◆ The problem: Look below for the line containing "htree_levels = 3"; from there through the line containing "largest-register = u_core.blk_q", both lines included, please set down each line exactly and nothing else.

Stored data
-- Opening Marker --

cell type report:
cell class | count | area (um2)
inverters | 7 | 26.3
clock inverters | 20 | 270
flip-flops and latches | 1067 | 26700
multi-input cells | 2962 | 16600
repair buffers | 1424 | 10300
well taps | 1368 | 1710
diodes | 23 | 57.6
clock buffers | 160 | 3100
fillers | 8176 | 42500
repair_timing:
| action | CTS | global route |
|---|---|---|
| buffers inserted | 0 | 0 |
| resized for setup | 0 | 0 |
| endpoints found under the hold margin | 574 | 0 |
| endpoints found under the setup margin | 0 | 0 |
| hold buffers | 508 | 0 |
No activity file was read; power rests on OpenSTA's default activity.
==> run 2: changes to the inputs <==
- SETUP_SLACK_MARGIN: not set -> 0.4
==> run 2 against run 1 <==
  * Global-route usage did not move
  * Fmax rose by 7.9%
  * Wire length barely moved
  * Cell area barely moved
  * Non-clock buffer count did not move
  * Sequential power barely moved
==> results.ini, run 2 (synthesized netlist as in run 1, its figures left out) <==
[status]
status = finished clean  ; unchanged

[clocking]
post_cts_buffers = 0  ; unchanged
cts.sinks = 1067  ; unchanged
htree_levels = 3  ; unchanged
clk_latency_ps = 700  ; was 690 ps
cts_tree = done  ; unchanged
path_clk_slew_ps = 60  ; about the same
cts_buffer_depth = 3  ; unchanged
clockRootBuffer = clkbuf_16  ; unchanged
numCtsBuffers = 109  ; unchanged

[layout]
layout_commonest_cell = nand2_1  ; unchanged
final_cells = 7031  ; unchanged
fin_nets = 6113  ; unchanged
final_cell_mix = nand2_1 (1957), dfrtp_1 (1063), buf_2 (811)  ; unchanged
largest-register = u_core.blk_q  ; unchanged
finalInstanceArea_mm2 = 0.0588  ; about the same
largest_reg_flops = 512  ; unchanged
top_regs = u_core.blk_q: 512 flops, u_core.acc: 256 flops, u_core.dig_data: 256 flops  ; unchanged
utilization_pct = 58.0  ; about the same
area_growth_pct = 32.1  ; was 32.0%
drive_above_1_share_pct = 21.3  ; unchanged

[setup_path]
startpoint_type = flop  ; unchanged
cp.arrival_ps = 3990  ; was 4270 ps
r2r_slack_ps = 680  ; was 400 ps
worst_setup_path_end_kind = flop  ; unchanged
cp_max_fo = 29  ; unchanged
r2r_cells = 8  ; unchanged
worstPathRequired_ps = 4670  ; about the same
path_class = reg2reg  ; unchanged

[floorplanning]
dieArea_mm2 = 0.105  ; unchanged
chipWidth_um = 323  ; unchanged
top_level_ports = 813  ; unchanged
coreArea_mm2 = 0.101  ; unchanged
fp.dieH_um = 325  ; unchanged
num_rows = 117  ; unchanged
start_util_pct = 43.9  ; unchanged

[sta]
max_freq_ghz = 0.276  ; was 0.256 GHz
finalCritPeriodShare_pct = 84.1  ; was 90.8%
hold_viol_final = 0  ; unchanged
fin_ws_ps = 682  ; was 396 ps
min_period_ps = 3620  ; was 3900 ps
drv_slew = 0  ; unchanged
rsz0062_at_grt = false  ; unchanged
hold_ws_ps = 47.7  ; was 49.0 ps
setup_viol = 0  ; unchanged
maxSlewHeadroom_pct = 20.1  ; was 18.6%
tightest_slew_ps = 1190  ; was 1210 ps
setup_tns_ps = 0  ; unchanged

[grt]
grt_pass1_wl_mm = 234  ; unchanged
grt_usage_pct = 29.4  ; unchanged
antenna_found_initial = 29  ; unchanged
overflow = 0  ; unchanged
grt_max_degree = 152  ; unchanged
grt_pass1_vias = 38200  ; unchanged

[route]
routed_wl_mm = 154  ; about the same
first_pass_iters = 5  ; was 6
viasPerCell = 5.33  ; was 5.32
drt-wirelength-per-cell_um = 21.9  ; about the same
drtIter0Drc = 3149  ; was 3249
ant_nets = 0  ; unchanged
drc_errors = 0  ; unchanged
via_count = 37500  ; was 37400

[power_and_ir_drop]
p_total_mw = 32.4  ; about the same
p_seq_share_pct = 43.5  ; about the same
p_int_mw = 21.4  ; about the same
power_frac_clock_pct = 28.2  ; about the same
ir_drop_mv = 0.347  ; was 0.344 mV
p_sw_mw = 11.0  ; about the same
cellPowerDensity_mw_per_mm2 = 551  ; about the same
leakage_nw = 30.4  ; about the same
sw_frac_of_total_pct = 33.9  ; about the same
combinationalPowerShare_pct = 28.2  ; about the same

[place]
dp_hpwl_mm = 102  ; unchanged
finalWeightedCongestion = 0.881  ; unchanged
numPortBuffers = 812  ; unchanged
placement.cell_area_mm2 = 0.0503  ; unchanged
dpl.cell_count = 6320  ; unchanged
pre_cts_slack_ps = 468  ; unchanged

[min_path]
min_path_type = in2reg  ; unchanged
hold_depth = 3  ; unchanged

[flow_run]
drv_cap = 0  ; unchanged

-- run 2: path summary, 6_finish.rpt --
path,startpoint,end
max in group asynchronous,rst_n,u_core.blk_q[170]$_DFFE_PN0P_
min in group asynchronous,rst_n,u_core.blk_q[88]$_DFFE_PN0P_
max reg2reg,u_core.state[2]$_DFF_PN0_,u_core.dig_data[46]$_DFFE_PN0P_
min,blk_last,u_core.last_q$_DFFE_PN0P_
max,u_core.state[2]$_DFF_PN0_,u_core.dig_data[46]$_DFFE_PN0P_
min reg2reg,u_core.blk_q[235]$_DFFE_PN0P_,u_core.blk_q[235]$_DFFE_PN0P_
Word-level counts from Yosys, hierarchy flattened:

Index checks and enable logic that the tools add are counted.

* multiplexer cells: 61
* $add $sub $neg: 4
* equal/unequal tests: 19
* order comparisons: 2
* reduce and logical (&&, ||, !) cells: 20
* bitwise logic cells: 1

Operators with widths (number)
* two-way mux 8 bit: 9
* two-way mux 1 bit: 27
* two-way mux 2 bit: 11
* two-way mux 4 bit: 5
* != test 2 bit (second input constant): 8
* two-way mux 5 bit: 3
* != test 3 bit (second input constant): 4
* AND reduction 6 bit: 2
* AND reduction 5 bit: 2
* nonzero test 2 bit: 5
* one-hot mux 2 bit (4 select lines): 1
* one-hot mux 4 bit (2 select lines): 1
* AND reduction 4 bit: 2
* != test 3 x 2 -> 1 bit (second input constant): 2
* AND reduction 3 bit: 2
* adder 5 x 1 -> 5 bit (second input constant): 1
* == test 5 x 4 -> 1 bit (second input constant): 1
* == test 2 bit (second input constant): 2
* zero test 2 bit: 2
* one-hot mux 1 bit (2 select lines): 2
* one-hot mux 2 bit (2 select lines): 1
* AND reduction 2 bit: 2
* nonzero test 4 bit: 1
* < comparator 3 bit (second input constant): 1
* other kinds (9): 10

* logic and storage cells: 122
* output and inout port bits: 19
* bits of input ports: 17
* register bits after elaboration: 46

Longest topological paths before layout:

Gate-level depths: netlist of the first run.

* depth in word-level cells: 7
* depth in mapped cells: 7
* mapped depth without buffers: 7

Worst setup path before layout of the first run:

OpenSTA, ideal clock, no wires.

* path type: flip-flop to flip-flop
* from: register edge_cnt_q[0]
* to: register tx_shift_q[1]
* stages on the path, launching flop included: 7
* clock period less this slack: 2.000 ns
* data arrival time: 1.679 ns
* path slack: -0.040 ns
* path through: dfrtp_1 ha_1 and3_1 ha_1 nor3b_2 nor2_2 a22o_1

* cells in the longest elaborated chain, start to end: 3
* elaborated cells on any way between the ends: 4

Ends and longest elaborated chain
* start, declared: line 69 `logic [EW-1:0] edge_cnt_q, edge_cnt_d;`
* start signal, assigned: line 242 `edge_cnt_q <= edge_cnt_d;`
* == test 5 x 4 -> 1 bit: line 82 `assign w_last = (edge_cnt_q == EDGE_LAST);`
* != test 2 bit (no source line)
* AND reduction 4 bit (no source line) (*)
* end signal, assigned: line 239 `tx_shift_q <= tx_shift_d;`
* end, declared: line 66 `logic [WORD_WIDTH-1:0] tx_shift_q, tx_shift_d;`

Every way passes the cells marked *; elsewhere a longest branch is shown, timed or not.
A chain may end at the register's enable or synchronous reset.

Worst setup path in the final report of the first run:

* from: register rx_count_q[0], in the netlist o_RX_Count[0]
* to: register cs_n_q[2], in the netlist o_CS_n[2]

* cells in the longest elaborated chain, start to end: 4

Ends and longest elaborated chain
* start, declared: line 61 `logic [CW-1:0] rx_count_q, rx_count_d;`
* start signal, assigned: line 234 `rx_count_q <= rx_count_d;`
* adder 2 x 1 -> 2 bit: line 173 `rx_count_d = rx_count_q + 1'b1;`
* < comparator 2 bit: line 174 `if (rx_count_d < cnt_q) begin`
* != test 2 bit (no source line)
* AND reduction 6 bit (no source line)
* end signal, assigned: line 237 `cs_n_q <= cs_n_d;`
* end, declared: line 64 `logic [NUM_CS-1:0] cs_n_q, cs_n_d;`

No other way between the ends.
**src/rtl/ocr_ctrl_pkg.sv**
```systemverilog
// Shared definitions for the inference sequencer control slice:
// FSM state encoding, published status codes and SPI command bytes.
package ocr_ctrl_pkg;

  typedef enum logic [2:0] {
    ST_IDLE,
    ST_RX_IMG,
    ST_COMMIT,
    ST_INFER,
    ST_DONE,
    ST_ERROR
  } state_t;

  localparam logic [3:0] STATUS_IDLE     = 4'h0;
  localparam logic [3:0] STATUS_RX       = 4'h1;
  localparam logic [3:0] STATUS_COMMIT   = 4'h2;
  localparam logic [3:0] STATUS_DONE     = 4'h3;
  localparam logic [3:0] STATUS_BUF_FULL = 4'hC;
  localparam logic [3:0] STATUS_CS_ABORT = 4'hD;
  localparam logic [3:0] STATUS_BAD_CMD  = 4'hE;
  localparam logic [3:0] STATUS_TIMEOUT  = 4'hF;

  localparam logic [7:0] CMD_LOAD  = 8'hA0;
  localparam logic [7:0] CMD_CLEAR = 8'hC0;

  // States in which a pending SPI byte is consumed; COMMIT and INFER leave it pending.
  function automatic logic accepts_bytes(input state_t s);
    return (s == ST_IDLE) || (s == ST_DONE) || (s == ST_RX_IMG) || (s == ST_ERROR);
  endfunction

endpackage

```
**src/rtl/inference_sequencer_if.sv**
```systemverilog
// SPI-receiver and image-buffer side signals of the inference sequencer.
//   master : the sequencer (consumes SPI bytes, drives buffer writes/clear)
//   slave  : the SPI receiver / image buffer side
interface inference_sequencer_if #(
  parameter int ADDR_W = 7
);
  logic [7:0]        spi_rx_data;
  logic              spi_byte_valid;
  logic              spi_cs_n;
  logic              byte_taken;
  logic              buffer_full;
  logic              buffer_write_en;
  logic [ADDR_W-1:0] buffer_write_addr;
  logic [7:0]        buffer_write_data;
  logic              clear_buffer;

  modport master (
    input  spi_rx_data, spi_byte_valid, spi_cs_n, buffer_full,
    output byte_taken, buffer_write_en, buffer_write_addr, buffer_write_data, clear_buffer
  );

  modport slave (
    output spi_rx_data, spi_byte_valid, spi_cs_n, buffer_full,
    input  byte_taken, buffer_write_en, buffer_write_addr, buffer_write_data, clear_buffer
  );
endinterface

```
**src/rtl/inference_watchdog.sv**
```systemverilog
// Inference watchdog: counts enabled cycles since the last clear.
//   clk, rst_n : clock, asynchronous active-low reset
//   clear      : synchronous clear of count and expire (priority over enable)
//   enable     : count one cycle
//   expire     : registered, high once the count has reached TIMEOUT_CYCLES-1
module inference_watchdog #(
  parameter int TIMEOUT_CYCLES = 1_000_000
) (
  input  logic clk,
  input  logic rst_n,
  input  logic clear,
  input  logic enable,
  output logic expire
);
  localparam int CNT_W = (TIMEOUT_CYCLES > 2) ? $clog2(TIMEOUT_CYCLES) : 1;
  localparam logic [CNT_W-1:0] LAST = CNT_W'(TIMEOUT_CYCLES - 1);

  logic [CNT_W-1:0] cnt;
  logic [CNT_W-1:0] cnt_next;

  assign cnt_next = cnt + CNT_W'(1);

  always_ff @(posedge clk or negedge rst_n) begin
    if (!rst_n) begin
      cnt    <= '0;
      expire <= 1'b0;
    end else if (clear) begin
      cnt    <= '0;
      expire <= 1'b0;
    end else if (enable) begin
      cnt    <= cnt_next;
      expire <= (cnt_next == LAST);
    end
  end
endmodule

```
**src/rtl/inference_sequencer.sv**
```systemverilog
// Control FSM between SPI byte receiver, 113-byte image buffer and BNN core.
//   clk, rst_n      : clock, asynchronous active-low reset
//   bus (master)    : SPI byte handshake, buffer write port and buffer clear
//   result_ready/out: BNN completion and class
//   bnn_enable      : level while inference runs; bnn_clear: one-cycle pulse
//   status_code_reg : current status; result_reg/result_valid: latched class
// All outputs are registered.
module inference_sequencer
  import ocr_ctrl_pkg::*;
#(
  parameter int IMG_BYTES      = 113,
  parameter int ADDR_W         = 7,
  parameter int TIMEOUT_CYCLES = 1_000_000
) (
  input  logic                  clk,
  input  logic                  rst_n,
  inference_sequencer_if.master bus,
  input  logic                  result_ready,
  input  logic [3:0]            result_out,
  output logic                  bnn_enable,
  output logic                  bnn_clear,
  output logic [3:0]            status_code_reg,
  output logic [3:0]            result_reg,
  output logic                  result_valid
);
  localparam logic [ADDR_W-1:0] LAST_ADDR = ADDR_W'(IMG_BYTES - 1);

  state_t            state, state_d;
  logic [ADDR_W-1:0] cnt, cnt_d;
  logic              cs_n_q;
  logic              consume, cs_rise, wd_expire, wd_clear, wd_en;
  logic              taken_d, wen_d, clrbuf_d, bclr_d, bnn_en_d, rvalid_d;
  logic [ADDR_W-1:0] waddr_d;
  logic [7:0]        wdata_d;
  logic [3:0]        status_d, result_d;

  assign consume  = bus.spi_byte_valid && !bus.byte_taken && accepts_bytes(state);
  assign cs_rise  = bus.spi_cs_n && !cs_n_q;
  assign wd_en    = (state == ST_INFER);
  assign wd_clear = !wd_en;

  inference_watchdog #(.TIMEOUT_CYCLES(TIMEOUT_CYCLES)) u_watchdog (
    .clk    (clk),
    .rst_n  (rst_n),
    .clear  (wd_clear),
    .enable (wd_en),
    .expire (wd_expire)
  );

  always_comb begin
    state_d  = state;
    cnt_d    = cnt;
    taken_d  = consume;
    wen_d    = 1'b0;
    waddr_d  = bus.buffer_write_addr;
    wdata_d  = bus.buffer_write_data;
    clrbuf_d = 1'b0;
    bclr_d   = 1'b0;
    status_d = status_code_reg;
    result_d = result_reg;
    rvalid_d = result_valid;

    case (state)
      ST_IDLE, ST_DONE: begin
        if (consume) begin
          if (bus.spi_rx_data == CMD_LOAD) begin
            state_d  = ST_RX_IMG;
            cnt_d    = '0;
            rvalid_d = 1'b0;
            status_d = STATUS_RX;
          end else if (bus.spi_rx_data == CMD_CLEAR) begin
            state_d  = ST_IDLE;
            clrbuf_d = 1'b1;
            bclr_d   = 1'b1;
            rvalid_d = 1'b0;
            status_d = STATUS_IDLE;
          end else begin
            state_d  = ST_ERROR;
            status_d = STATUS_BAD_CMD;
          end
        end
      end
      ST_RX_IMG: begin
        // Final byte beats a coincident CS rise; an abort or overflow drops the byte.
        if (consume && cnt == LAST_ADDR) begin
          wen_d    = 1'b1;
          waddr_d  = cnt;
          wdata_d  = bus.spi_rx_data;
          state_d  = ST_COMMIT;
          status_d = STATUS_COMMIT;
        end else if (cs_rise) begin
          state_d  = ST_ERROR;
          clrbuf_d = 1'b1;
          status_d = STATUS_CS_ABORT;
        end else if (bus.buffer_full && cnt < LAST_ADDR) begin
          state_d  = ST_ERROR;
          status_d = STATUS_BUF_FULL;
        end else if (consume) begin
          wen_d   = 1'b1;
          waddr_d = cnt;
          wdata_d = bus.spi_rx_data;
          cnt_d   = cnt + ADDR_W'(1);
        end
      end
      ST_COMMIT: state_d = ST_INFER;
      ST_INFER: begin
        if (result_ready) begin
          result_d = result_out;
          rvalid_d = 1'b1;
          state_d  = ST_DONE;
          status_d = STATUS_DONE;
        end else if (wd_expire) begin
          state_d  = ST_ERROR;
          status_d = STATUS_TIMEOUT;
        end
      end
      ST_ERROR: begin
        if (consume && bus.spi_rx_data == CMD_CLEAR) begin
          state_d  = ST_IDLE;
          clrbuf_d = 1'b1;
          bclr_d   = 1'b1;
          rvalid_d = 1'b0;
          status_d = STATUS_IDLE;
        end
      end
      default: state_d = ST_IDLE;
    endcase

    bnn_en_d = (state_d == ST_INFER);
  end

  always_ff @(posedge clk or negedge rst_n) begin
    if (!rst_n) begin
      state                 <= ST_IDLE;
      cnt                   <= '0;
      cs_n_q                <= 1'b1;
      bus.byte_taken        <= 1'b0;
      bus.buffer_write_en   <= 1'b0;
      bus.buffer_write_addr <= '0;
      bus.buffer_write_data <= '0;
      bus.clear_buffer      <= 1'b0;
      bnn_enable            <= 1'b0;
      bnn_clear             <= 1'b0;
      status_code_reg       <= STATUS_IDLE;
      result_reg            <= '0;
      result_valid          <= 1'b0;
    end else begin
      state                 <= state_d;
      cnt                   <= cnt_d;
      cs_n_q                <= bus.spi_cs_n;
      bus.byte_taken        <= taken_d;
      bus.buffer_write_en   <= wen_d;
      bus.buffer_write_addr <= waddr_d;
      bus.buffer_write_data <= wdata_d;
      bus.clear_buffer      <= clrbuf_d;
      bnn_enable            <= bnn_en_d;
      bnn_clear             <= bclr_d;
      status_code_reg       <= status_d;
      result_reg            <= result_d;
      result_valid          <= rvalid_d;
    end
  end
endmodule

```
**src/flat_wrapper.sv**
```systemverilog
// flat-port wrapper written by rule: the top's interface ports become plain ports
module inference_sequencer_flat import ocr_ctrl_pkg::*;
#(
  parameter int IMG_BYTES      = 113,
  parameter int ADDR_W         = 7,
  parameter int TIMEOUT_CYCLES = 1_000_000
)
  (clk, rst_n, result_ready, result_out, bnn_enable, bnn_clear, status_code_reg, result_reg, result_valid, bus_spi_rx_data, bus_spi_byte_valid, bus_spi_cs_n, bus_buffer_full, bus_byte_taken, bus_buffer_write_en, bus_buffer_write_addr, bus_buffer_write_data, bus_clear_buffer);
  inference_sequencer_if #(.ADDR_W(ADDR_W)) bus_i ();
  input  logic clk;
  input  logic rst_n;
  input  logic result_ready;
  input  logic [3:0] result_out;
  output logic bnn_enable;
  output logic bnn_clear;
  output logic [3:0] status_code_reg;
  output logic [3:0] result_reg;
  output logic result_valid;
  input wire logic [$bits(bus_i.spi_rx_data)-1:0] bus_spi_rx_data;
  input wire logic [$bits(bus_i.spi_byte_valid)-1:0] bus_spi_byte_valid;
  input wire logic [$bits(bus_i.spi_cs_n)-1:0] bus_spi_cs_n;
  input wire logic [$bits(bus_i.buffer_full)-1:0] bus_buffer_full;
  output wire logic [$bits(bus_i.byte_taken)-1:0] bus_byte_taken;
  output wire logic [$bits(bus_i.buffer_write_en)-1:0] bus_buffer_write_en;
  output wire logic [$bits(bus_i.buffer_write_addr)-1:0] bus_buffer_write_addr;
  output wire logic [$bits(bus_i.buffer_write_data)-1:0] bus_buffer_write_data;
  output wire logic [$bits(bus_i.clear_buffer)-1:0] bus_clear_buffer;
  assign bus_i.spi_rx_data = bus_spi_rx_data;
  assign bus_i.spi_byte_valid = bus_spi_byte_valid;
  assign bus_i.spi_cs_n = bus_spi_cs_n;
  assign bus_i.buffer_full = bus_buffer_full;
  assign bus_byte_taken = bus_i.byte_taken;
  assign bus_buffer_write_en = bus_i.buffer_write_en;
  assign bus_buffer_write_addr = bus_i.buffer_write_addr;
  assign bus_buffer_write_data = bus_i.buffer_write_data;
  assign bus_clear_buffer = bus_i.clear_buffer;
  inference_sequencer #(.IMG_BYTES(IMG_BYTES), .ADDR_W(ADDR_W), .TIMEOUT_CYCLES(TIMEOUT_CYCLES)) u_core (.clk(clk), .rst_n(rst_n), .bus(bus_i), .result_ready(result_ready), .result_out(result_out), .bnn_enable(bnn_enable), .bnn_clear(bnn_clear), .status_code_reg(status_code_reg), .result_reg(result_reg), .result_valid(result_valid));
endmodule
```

-- Closing Marker --

◆ Result below:
htree_levels = 3  ; unchanged
clk_latency_ps = 700  ; was 690 ps
cts_tree = done  ; unchanged
path_clk_slew_ps = 60  ; about the same
cts_buffer_depth = 3  ; unchanged
clockRootBuffer = clkbuf_16  ; unchanged
numCtsBuffers = 109  ; unchanged

[layout]
layout_commonest_cell = nand2_1  ; unchanged
final_cells = 7031  ; unchanged
fin_nets = 6113  ; unchanged
final_cell_mix = nand2_1 (1957), dfrtp_1 (1063), buf_2 (811)  ; unchanged
largest-register = u_core.blk_q  ; unchanged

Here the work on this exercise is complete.